A GitHub repository which contains the following:
-
An R package for the linear model visualization functions.
-
A log of hours spent on the summer research by each student, which includes date, hours, and activity summary.
-
A presentation to the Statistics Department.
-
A presentation at the CSM annual research conference.
-
A manuscript to submit to the R Journal detailing the work and submit an abstract to the RStudio Conference.

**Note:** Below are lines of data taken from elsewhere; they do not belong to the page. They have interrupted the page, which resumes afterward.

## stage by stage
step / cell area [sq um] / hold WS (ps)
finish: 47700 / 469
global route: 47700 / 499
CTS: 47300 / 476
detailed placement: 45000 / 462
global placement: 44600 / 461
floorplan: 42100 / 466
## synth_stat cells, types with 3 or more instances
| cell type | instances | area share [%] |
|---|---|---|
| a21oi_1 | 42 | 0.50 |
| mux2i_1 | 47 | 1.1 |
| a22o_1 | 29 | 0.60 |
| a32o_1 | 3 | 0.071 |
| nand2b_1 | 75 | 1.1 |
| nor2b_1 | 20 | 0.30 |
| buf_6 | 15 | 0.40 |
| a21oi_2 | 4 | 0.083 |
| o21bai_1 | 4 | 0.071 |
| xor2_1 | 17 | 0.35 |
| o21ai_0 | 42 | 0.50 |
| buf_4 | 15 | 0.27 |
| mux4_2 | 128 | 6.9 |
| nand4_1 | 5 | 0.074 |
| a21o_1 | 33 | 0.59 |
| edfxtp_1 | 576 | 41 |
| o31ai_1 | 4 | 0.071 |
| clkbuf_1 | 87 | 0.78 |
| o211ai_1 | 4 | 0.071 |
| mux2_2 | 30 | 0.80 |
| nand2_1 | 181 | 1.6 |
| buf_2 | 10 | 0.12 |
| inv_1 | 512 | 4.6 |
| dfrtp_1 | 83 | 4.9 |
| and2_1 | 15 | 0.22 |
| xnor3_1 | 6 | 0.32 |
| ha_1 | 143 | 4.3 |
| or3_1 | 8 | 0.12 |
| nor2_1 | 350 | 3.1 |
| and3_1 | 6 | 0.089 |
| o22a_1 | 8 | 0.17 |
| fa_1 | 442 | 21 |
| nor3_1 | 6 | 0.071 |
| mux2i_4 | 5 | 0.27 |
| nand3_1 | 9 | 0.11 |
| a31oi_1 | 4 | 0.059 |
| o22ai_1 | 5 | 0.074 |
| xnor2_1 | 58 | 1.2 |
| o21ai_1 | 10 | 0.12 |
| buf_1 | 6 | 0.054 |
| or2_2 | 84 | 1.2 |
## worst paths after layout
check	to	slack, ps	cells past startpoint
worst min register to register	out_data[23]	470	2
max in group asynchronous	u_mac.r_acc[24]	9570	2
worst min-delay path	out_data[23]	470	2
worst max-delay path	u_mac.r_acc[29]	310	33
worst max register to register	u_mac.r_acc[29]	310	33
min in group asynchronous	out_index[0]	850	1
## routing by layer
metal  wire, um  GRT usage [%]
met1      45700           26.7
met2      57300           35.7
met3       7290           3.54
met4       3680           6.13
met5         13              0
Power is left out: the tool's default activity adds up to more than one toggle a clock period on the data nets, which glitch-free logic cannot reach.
--- config.mk ---
export PLATFORM = sky130hd
export DESIGN_NAME = dataflow_switch_ctrl_flat
export DESIGN_NICKNAME = d
export VERILOG_FILES = /design/src/rtl/dataflow_switch_ctrl_pkg.sv /design/src/rtl/dataflow_switch_ctrl_if.sv /design/src/rtl/dataflow_switch_ctrl_idle_detect.sv /design/src/rtl/dataflow_switch_ctrl.sv /design/src/flat_wrapper.sv
export SDC_FILE = /design/constraint.sdc
export NUM_CORES = 1
export LEC_CHECK = 0
export ABC_AREA = 1
export CORE_MARGIN = 2
export CORE_UTILIZATION = 25
export CTS_CLUSTER_DIAMETER = 50
export DETAILED_ROUTE_END_ITERATION = 10
export PLACE_DENSITY_LB_ADDON = 0.3
export SYNTH_ARGS = -nofsm -noshare
export SYNTH_HDL_FRONTEND = slang
export SYNTH_SLANG_ARGS = --single-unit
--- constraint.sdc ---
create_clock -name byte_clk -period 1.95 [get_ports byte_clk]
set_input_delay 0.39 -clock byte_clk [delete_from_list [all_inputs] [get_ports byte_clk]]
set_output_delay 0.39 -clock byte_clk [all_outputs]
set_load 0.01 [all_outputs]
--- src/rtl/dataflow_switch_ctrl_pkg.sv ---
// Shared definitions for the two-source D-PHY TX data-flow switch controller.
//   dfs_state_e       : handover FSM states (own, drain, guard, switch)
//   LP11              : lane-0 LP level pair that marks a stopped lane
//   DRAIN_IDLE_CYCLES : consecutive idle samples needed before the guard interval
package dfs_pkg;

    typedef enum logic [1:0] {
        StOwn    = 2'd0,
        StDrain  = 2'd1,
        StGuard  = 2'd2,
        StSwitch = 2'd3
    } dfs_state_e;

    localparam logic [1:0]  LP11              = 2'b11;
    localparam int unsigned DRAIN_IDLE_CYCLES = 2;

endpackage

--- src/rtl/dataflow_switch_ctrl_if.sv ---
// Bus between the two TX sources / datapath and the switch controller.
//   master : source side (drives requests and per-source lane status, sees grants)
//   slave  : controller side (samples requests and lane status, drives select/grants)
interface dataflow_switch_ctrl_if;
    import dfs_pkg::*;

    logic       req_a;
    logic       req_b;
    logic       hs_clk_en_a;
    logic       hs_clk_en_b;
    logic       hs_data_en_a;
    logic       hs_data_en_b;
    logic [1:0] lp0_out_a;
    logic [1:0] lp0_out_b;
    logic       i_state;
    logic       grant_a;
    logic       grant_b;
    logic       force_lp11;
    logic       busy;
    logic       timeout_err;

    modport master (
        output req_a, req_b, hs_clk_en_a, hs_clk_en_b, hs_data_en_a, hs_data_en_b,
               lp0_out_a, lp0_out_b,
        input  i_state, grant_a, grant_b, force_lp11, busy, timeout_err
    );

    modport slave (
        input  req_a, req_b, hs_clk_en_a, hs_clk_en_b, hs_data_en_a, hs_data_en_b,
               lp0_out_a, lp0_out_b,
        output i_state, grant_a, grant_b, force_lp11, busy, timeout_err
    );

endinterface

--- src/rtl/dataflow_switch_ctrl_idle_detect.sv ---
// Per-source lane idle qualifier: lane is idle when HS clock and data are both
// disabled and lane 0 sits at LP-11.
//   hs_clk_en_i  : HS clock enable of the source
//   hs_data_en_i : HS data enable of the source
//   lp0_out_i    : lane-0 LP levels of the source
//   idle_o       : combinational idle indication
module dfs_idle_detect
    import dfs_pkg::*;
(
    input  logic       hs_clk_en_i,
    input  logic       hs_data_en_i,
    input  logic [1:0] lp0_out_i,
    output logic       idle_o
);

    assign idle_o = !hs_clk_en_i && !hs_data_en_i && (lp0_out_i == LP11);

endmodule

--- src/rtl/dataflow_switch_ctrl.sv ---
// A/B select sequencer for the two-source MIPI D-PHY TX data-flow switch.
// Ownership moves only after the owner has released and sits idle in LP-11,
// followed by a guard interval of forced LP-11.
//   byte_clk : byte clock, all state on its rising edge
//   reset_n  : asynchronous active-low reset (ownership returns to A at once)
//   bus      : slave side of dataflow_switch_ctrl_if (requests, lane status,
//              i_state select, grants, force_lp11, busy, timeout_err)
// Optional build macro DFS_FORCE_TIMEOUT_EN: forces a handover when both sources
// have requested for TIMEOUT_CYCLES and sets a sticky timeout_err.
module dataflow_switch_ctrl
    import dfs_pkg::*;
#(
    parameter int unsigned GUARD_CYCLES   = 16,
    parameter int unsigned CNT_W          = 8,
    parameter int unsigned TIMEOUT_CYCLES = 200
) (
    input logic                    byte_clk,
    input logic                    reset_n,
    dataflow_switch_ctrl_if.slave  bus
);

    localparam logic [CNT_W-1:0] GuardLast = CNT_W'(GUARD_CYCLES - 1);
    localparam logic [CNT_W-1:0] CntMax    = {CNT_W{1'b1}};
    localparam logic [1:0]       IdleLast  = 2'(DRAIN_IDLE_CYCLES - 1);

    dfs_state_e       state_q, state_d;
    logic [1:0]       idle_cnt_q, idle_cnt_d;
    logic [CNT_W-1:0] guard_cnt_q, guard_cnt_d;
    logic             i_state_q, i_state_d;
    logic             grant_a_q, grant_b_q;
    logic             force_lp11_q, busy_q;

    logic idle_a, idle_b;
    logic req_own, req_oth, owner_idle;

    dfs_idle_detect u_idle_a (
        .hs_clk_en_i  (bus.hs_clk_en_a),
        .hs_data_en_i (bus.hs_data_en_a),
        .lp0_out_i    (bus.lp0_out_a),
        .idle_o       (idle_a)
    );

    dfs_idle_detect u_idle_b (
        .hs_clk_en_i  (bus.hs_clk_en_b),
        .hs_data_en_i (bus.hs_data_en_b),
        .lp0_out_i    (bus.lp0_out_b),
        .idle_o       (idle_b)
    );

    assign req_own    = i_state_q ? bus.req_b : bus.req_a;
    assign req_oth    = i_state_q ? bus.req_a : bus.req_b;
    assign owner_idle = i_state_q ? idle_b : idle_a;

`ifdef DFS_FORCE_TIMEOUT_EN
    localparam logic [CNT_W-1:0] TmoLast = CNT_W'(TIMEOUT_CYCLES - 1);

    logic [CNT_W-1:0] tmo_cnt_q, tmo_cnt_d;
    logic             tmo_err_q;
    logic             both_req, tmo_hit;

    assign both_req = bus.req_a && bus.req_b;
    assign tmo_hit  = (state_q == StOwn) && both_req && (tmo_cnt_q >= TmoLast) && owner_idle;

    always_comb begin
        tmo_cnt_d = '0;
        if (state_q == StOwn && both_req) begin
            tmo_cnt_d = (tmo_cnt_q == CntMax) ? tmo_cnt_q : tmo_cnt_q + CNT_W'(1);
        end
    end

    always_ff @(posedge byte_clk or negedge reset_n) begin
        if (!reset_n) begin
            tmo_cnt_q <= '0;
            tmo_err_q <= 1'b0;
        end else begin
            tmo_cnt_q <= tmo_cnt_d;
            tmo_err_q <= tmo_err_q | tmo_hit;
        end
    end

    assign bus.timeout_err = tmo_err_q;
`else
    logic tmo_hit;
    assign tmo_hit         = 1'b0;
    assign bus.timeout_err = 1'b0;
`endif

    always_comb begin
        state_d     = state_q;
        idle_cnt_d  = idle_cnt_q;
        guard_cnt_d = guard_cnt_q;
        i_state_d   = i_state_q;
        unique case (state_q)
            StOwn: begin
                // A forced handover is otherwise identical to a voluntary release.
                if ((req_oth && !req_own && owner_idle) || tmo_hit) begin
                    state_d    = StDrain;
                    idle_cnt_d = '0;
                end
            end
            StDrain: begin
                if (!req_oth) begin
                    state_d = StOwn;
                end else if (!owner_idle) begin
                    idle_cnt_d = '0;
                end else if (idle_cnt_q == IdleLast) begin
                    state_d     = StGuard;
                    idle_cnt_d  = '0;
                    guard_cnt_d = '0;
                end else begin
                    idle_cnt_d = idle_cnt_q + 2'd1;
                end
            end
            StGuard: begin
                if (guard_cnt_q == GuardLast) begin
                    state_d = StSwitch;
                end else if (guard_cnt_q != CntMax) begin
                    guard_cnt_d = guard_cnt_q + CNT_W'(1);
                end
            end
            StSwitch: begin
                i_state_d = !i_state_q;
                state_d   = StOwn;
            end
            default: state_d = StOwn;
        endcase
    end

    always_ff @(posedge byte_clk or negedge reset_n) begin
        if (!reset_n) begin
            state_q      <= StOwn;
            idle_cnt_q   <= '0;
            guard_cnt_q  <= '0;
            i_state_q    <= 1'b0;
            grant_a_q    <= 1'b1;
            grant_b_q    <= 1'b0;
            force_lp11_q <= 1'b0;
            busy_q       <= 1'b0;
        end else begin
            state_q      <= state_d;
            idle_cnt_q   <= idle_cnt_d;
            guard_cnt_q  <= guard_cnt_d;
            i_state_q    <= i_state_d;
            // Grant needs one settled OWN cycle, so it trails a select change by a cycle.
            grant_a_q    <= (state_q == StOwn) && (state_d == StOwn) && !i_state_q;
            grant_b_q    <= (state_q == StOwn) && (state_d == StOwn) && i_state_q;
            force_lp11_q <= (state_d != StOwn);
            busy_q       <= (state_d != StOwn);
        end
    end

    assign bus.i_state    = i_state_q;
    assign bus.grant_a    = grant_a_q;
    assign bus.grant_b    = grant_b_q;
    assign bus.force_lp11 = force_lp11_q;
    assign bus.busy       = busy_q;

endmodule

--- src/flat_wrapper.sv ---
// flat-port wrapper written by rule: the top's interface ports become plain ports
module dataflow_switch_ctrl_flat import dfs_pkg::*;
#(
    parameter int unsigned GUARD_CYCLES   = 16,
    parameter int unsigned CNT_W          = 8,
    parameter int unsigned TIMEOUT_CYCLES = 200
)
  (byte_clk, reset_n, bus_req_a, bus_req_b, bus_hs_clk_en_a, bus_hs_clk_en_b, bus_hs_data_en_a, bus_hs_data_en_b, bus_lp0_out_a, bus_lp0_out_b, bus_i_state, bus_grant_a, bus_grant_b, bus_force_lp11, bus_busy, bus_timeout_err);
  dataflow_switch_ctrl_if bus_i ();
  input logic byte_clk;
  input logic reset_n;
  input wire logic [$bits(bus_i.req_a)-1:0] bus_req_a;
  input wire logic [$bits(bus_i.req_b)-1:0] bus_req_b;
  input wire logic [$bits(bus_i.hs_clk_en_a)-1:0] bus_hs_clk_en_a;
  input wire logic [$bits(bus_i.hs_clk_en_b)-1:0] bus_hs_clk_en_b;
  input wire logic [$bits(bus_i.hs_data_en_a)-1:0] bus_hs_data_en_a;
  input wire logic [$bits(bus_i.hs_data_en_b)-1:0] bus_hs_data_en_b;
  input wire logic [$bits(bus_i.lp0_out_a)-1:0] bus_lp0_out_a;
  input wire logic [$bits(bus_i.lp0_out_b)-1:0] bus_lp0_out_b;
  output wire logic [$bits(bus_i.i_state)-1:0] bus_i_state;
  output wire logic [$bits(bus_i.grant_a)-1:0] bus_grant_a;
  output wire logic [$bits(bus_i.grant_b)-1:0] bus_grant_b;
  output wire logic [$bits(bus_i.force_lp11)-1:0] bus_force_lp11;
  output wire logic [$bits(bus_i.busy)-1:0] bus_busy;
  output wire logic [$bits(bus_i.timeout_err)-1:0] bus_timeout_err;
  assign bus_i.req_a = bus_req_a;
  assign bus_i.req_b = bus_req_b;
  assign bus_i.hs_clk_en_a = bus_hs_clk_en_a;
  assign bus_i.hs_clk_en_b = bus_hs_clk_en_b;
  assign bus_i.hs_data_en_a = bus_hs_data_en_a;
  assign bus_i.hs_data_en_b = bus_hs_data_en_b;
  assign bus_i.lp0_out_a = bus_lp0_out_a;
  assign bus_i.lp0_out_b = bus_lp0_out_b;
  assign bus_i_state = bus_i.i_state;
  assign bus_grant_a = bus_i.grant_a;
  assign bus_grant_b = bus_i.grant_b;
  assign bus_force_lp11 = bus_i.force_lp11;
  assign bus_busy = bus_i.busy;
  assign bus_timeout_err = bus_i.timeout_err;
  dataflow_switch_ctrl #(.GUARD_CYCLES(GUARD_CYCLES), .CNT_W(CNT_W), .TIMEOUT_CYCLES(TIMEOUT_CYCLES)) u_core (.byte_clk(byte_clk), .reset_n(reset_n), .bus(bus_i));
endmodule
* Yosys cells after proc, flatten, opt, wreduce, memory -nomap -nowiden
Cells that the tools add are included.
Cells by class: $mul 0, magnitude comparators 0, divide/modulo/power cells 0, $add $sub $neg 2, equality and inequality tests 14, bitwise operators 0, muxes and demuxes 20, shift operators 0, reduce and logical (&&, ||, !) cells 22
Operators with widths (count):
- 2-to-1 mux 8 bit | 5
- 2-to-1 mux 2 bit | 9
- one-hot mux 8 bit (2 select lines) | 1
- != test 2 x 1 -> 1 bit, second input constant | 5
- logical AND 1 bit | 9
- adder 8 x 1 -> 8 bit, second input constant | 1
- == test 2 bit, second input constant | 4
- == test 8 x 4 -> 1 bit, second input constant | 1
- != test 8 bit, second input constant | 1
- one-hot mux 2 bit (4 select lines) | 1
- zero test 1 bit | 6
- AND reduction 6 bit | 1
- nonzero test 2 bit | 3
- == test 2 x 1 -> 1 bit, second input constant | 2
- zero test 2 bit | 2
- one-hot mux 2 bit (2 select lines) | 1
- 2-to-1 mux 1 bit | 3
- AND reduction 3 bit | 1
- adder 2 x 1 -> 2 bit, second input constant | 1
- != test 2 bit, second input constant | 1
Storage, ports and cells: output and inout port bits 6, memories kept 0, logic and storage cells 65, input port bits 12, bits in latches 0, register bits 16, bits in read-only memories 0, RAM bits 0

* Longest topological paths before layout
Gate-level depths: netlist of the first run.
depth after elaboration 10, gate-level depth with buffers 10, depth with buffers taken out 10

* By module
From an unflattened synthesis of the first run, not the netlist that was laid out.
Second synthesis, totals: cell total of the unflattened synthesis 138, area total of the unflattened synthesis 1002.2 um^2
By module, submodules not included:
- dataflow_switch_ctrl | seq. area each 401.6 um^2, area each 959.7 um^2, cells each 128, instances 1
- dfs_idle_detect | seq. area each 0.0 um^2, area each 21.3 um^2, cells each 5, instances 2

* Least setup slack after synthesis of the first run
No wires, ideal clock.
path kind flip-flop to flip-flop, start reg u_core.guard_cnt_q[0], end reg u_core.force_lp11_q (netlist: u_core.bus.force_lp11), buffers on the path 0, period minus slack after synthesis 1.443 ns, slack 0.507 ns, setup time 0.124 ns, arrival time 1.318 ns, required time 1.826 ns, stages on the path, launching flop included 11, cells stage by stage dfrtp_1 -> ha_1 -> nand2_1 -> inv_1 -> nand2_1 -> nor2_1 -> nand2_1 -> inv_2 -> a21oi_4 -> nand2_2 -> or2_1
Between the ends: word-level cells in the longest chain between the ends 4
RTL lines:
- from (decl) | RTL line dataflow_switch_ctrl.sv:28 | logic [CNT_W-1:0] guard_cnt_q, guard_cnt_d;
- from (signal assigned) | RTL line dataflow_switch_ctrl.sv:142 | guard_cnt_q <= guard_cnt_d;
- == test 8 x 4 -> 1 bit | RTL line dataflow_switch_ctrl.sv:115 | if (guard_cnt_q == GuardLast) begin
- 2-to-1 mux 2 bit | RTL line dataflow_switch_ctrl.sv:115
- one-hot mux 2 bit (4 select lines) | RTL line dataflow_switch_ctrl.sv:93 | unique case (state_q)
- via u_core.state_d[0] | RTL line dataflow_switch_ctrl.sv:26 | dfs_state_e state_q, state_d;
- nonzero test 2 bit | RTL line dataflow_switch_ctrl.sv:147 | force_lp11_q <= (state_d != StOwn);
- to (signal assigned) | RTL line dataflow_switch_ctrl.sv:147
- to (decl) | RTL line dataflow_switch_ctrl.sv:31 | logic force_lp11_q, busy_q;
The timed path passes the listed nets, and every way through them passes these cells. A chain may end at the register's enable or synchronous reset.

* Worst setup path after layout of the first run
start reg u_core.grant_a_q (netlist: u_core.bus.grant_a), end out bus_grant_a
RTL lines:
- from (decl) | RTL line dataflow_switch_ctrl.sv:30 | logic grant_a_q, grant_b_q;
- from (signal assigned) | RTL line dataflow_switch_ctrl.sv:145 | grant_a_q <= (state_q == StOwn) && (state_d == StOwn) && !i_state_q;
- to (decl) | RTL line flat_wrapper.sv:21 | output wire logic [$bits(bus_i.grant_a)-1:0] bus_grant_a;
No word-level cell between the ends.

==> impl_metrics.env, run 1 <==
export IMPL_outcome="finished clean"
export IMPL_routabilityCongestion=0.791
export IMPL_max_freq_mhz=597
export IMPL_vdd_ir_drop_max_v=0.000559
export IMPL_fillers=393
export IMPL_drive_gt1_frac=0.188
export IMPL_final_max_slew_viol_count=0
export IMPL_flow_area_growth_from_synthesis_pct=27.4
export IMPL_yosysUniqueCellTypes=27
export IMPL_core_um2=3720
export IMPL_timing_critical_path_cells="clkdlybuf4s50_1"
export IMPL_critical_path_arrival_ps=1290
export IMPL_cpLargestDelayFamily="buffers and inverters"
export IMPL_placement_setup_worst_slack_ps=172
export IMPL_synth_flop_cell="sky130_fd_sc_hd__dfrtp_1"
export IMPL_timing_final_ws_setup_ps=274
export IMPL_synth_enable_flop_cells=0
export IMPL_initial_core_util=0.263
export IMPL_die_height_um=66.6
export IMPL_clockBufferDepth=2
export IMPL_slowest_stage="sky130_fd_sc_hd__clkdlybuf4s50_1"
export IMPL_synthesized_netlist_net_count=138
export IMPL_cts_root_buf="sky130_fd_sc_hd__clkbuf_8"
export IMPL_worstPathRequired_ps=1560
export IMPL_final_antenna_net_count=0
export IMPL_yosys_warnings=0
export IMPL_path_class="reg -> out"
export IMPL_diodes=0
export IMPL_layout_area_seq_um2=402
export IMPL_vias_per_cell=4.36
export IMPL_maximum_fanout_along_the_worst_path=1
export IMPL_cts_setup_buffers=0
export IMPL_yosys_register_bits=16
export IMPL_timing_critical_path_to_type="output port"
export IMPL_via_count_of_the_first_global_routing_pass=749
export IMPL_cp_num_buf_inv=1
export IMPL_synthesized_netlist_cell_count=125
export IMPL_worst_setup_path_start_kind="register"
export IMPL_cells_taking_the_most_area_after_synthesis="sky130_fd_sc_hd__dfrtp_1, sky130_fd_sc_hd__nand2_1, sky130_fd_sc_hd__nor2_1"
export IMPL_htreeDepth=1
export IMPL_gr_usage_all_layers=0.0950
export IMPL_clock_insertion_delay_worst_skew_ps=250
export IMPL_tritoncts_num_buffers=3
export IMPL_postSynthAreaPerCell_um2=7.83
export IMPL_leakage_uw=0.000618
export IMPL_drv_cap=0
export IMPL_drt_wl_total_um=1970
export IMPL_hold_vio_cnt_final=0
export IMPL_place_port_buffers=16
export IMPL_grt_setup_unrepaired="no"
export IMPL_ioPinCount=18
export IMPL_synth_commonest_cells="sky130_fd_sc_hd__nand2_1, sky130_fd_sc_hd__nor2_1, sky130_fd_sc_hd__dfrtp_1"
export IMPL_hpwl_reported_at_the_end_of_detailed_placement_um=1470
export IMPL_drtPass1Iterations=4
export IMPL_yosysMostFrequentCell="sky130_fd_sc_hd__nand2_1"
export IMPL_post_drt_wl_per_cell_um=10.3
export IMPL_num_rows=22
export IMPL_power_per_cell_area_nw_per_um2=539
export IMPL_cts_tree="done"
export IMPL_layout_min_cycle_time_ps=1680
export IMPL_multiInputGateArea_um2=505
export IMPL_hold_buffers=0
export IMPL_nets=158
export IMPL_routed_via_count=837
export IMPL_yosysSeqAreaShare=0.410
export IMPL_finalClockSkew_ps=1.21
export IMPL_worst_setup_path_startpoint="u_core.bus.grant_a"
export IMPL_drt_initial_drc_count=16
export IMPL_syn_cell_area_um2=978
export IMPL_fp_dieArea_um2=4430
export IMPL_critical_path_reg2reg_startpoint="u_core.guard_cnt_q[0]"
export IMPL_tns_ps=0
export IMPL_synthDominantAreaCellType="sky130_fd_sc_hd__dfrtp_1"
export IMPL_min_delay_path_class="in -> async"
export IMPL_finalCritPeriodShare=0.859
export IMPL_globalRoute_totalOverflow=0
export IMPL_grt_pass1_wl_um=3110
export IMPL_setup_viol=0
export IMPL_cts_repair_resized=0
export IMPL_die_w_um=66.6
export IMPL_clkSlewWorstSetupHoldPaths_ps=60
export IMPL_drc_errors=0
export IMPL_timing_critical_path_slowest_cell_delay_ps=520
export IMPL_synthDominantCellAreaShare=0.384
export IMPL_cts_sink_count=16
export IMPL_number_of_antenna_violations_at_the_first_check_in_global_routing=0
export IMPL_grt_start_max_net_pins=17
export IMPL_synthArstFlopShare=1.00
power by group:
| part | total, uW | internal [uW] | leakage (uW) | switching [uW] |
|---|---|---|---|---|
| sequential | 332 | 332 | 0.000179 | 0 |
| combinational | 41.0 | 23.6 | 0.000410 | 17.4 |
| clock | 299 | 179 | 0.0000288 | 119 |
| total | 672 | 535 | 0.000618 | 137 |
sequential cells by signal, indices dropped and copies added (netlist names):
name and flops:
u_core.guard_cnt_q 8, u_core.bus.grant_a 1, u_core.state_q 2, u_core.bus.i_state 1, u_core.bus.grant_b 1, u_core.bus.force_lp11 1, u_core.idle_cnt_q 2
metal layers:
metal  routed length (um)  global-route usage  share of wire
met1                  849               0.108           0.43
met2                  945               0.164           0.48
met3                  165              0.0355          0.084
met4                   11              0.0306         0.0056
met5                    0                   0              0
cell families (layout without fill, tap and decap cells):
kind of cell	Yosys count	in the layout	share of synthesized area
simple gates	69	69	0.348
buf+inv	17	36	0.0729
compound gates	16	16	0.107
flops	16	16	0.410
xor+xnor	5	5	0.0448
fa+ha+maj	1	1	0.0128
other cells	1	1	0.00383
stage by stage:
step	total power, uW	util	hold WS [ps]	std cells	instance area (um2)
6_report	672	0.335	464	192	1250
5_1_grt	700	0.335	486	192	1250
4_1_cts	684	0.335	468	192	1250
3_5_place_dp	380	0.321	477	188	1190
3_3_place_gp	379	0.321	467	188	1190
2_1_floorplan	349	-	94.4	125	978
cell usage in the layout, fill, tap and decap left out, drive strengths merged:
cell,count
a21oi,5
or2,2
inv,15
dfstp,1
nand4,3
nand2,35
xor2,4
conb,1
nand3,4
nor3,1
clkbuf,4
dfrtp,15
xnor2,1
o21ai,10
ha,1
and3,1
clkdlybuf4s50,16
buf,1
o21bai,1
nor2,23
final timing paths:
path                                              end  depth (start not counted)  slack [ps]
worst max-delay path                      bus_grant_a                          1         270
worst min-delay path               u_core.bus.i_state                          2         460
worst min register to register     u_core.bus.grant_a                          1         480
worst max register to register  u_core.guard_cnt_q[3]                         10         310
max in group asynchronous          u_core.bus.grant_a                          2        1240
min in group byte_clk              u_core.bus.grant_a                          1         480
area by class of cell:
| cell class | instances | share of cell area |
|---|---|---|
| sequential | 16 | 0.322 |
| inverter | 15 | 0.0452 |
| clock buffer | 4 | 0.0442 |
| multi-input combinational | 92 | 0.406 |
| timing repair buffer | 17 | 0.135 |
| tap | 48 | 0.0482 |
Note: power is estimated with default switching activity, not from simulation.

1. Utilize GitHub to collaborate on project materials and updates.
-
Karl Broman's github tutorial
-
Jenny Bryan's Happy git with R.
-
Also check out using version control with RStudio and this video on Git and RStudio.
-
Introduction to R projects
2. Adhere to good programming practices.
-
Write all R code according to Hadley Wickam's Style Guide.
-
Use the tidyverse style guide for an additional reference.
-
Use Hadley Wickham's R for Data Science book as a reference (Ch19 also discusses functions).
3. Create an R package that contains visualization functions. At a minimum, this should be downloadable through devtools; as time allows, consider putting it on CRAN.
-
Hillary Parker's blog post Writing an R package from scratch
-
Hadley Wickham's R packages book.
-
RStudio's video on Package writing in RStudio.
4. Provide documentation for the R package.
-
Use the roxygen package to document code.
-
Write a vignette to accompany the package.
-
Consider using pkgdown to create a website.
5. Review existing R packages and functionality for linear model visualization.
-
geom_smooth() in ggplot2?
-
How do you plot a regression line in plotly?
-
Many approaches out there just plot predictions of fitted regression model. Find and review these!
6. Create functions (or identify best existing ones) for items that are not currently easy to achieve in R. (Make sure that these cannot be accomplished in the existing R packages).
-
Simple linear regression line
-
Regression model with one categorical variable and one quantitative variable (parallel lines model)
-
Regression model with one categorical variable, one quantitative variable, and the interaction term (different intercepts and slopes)
-
Regression model with one quantitative variable and the interaction with a categorical variable (different slopes, but common intercept)
-
Can these all accommodate polynomial models that include higher order terms of the one quantitative variable?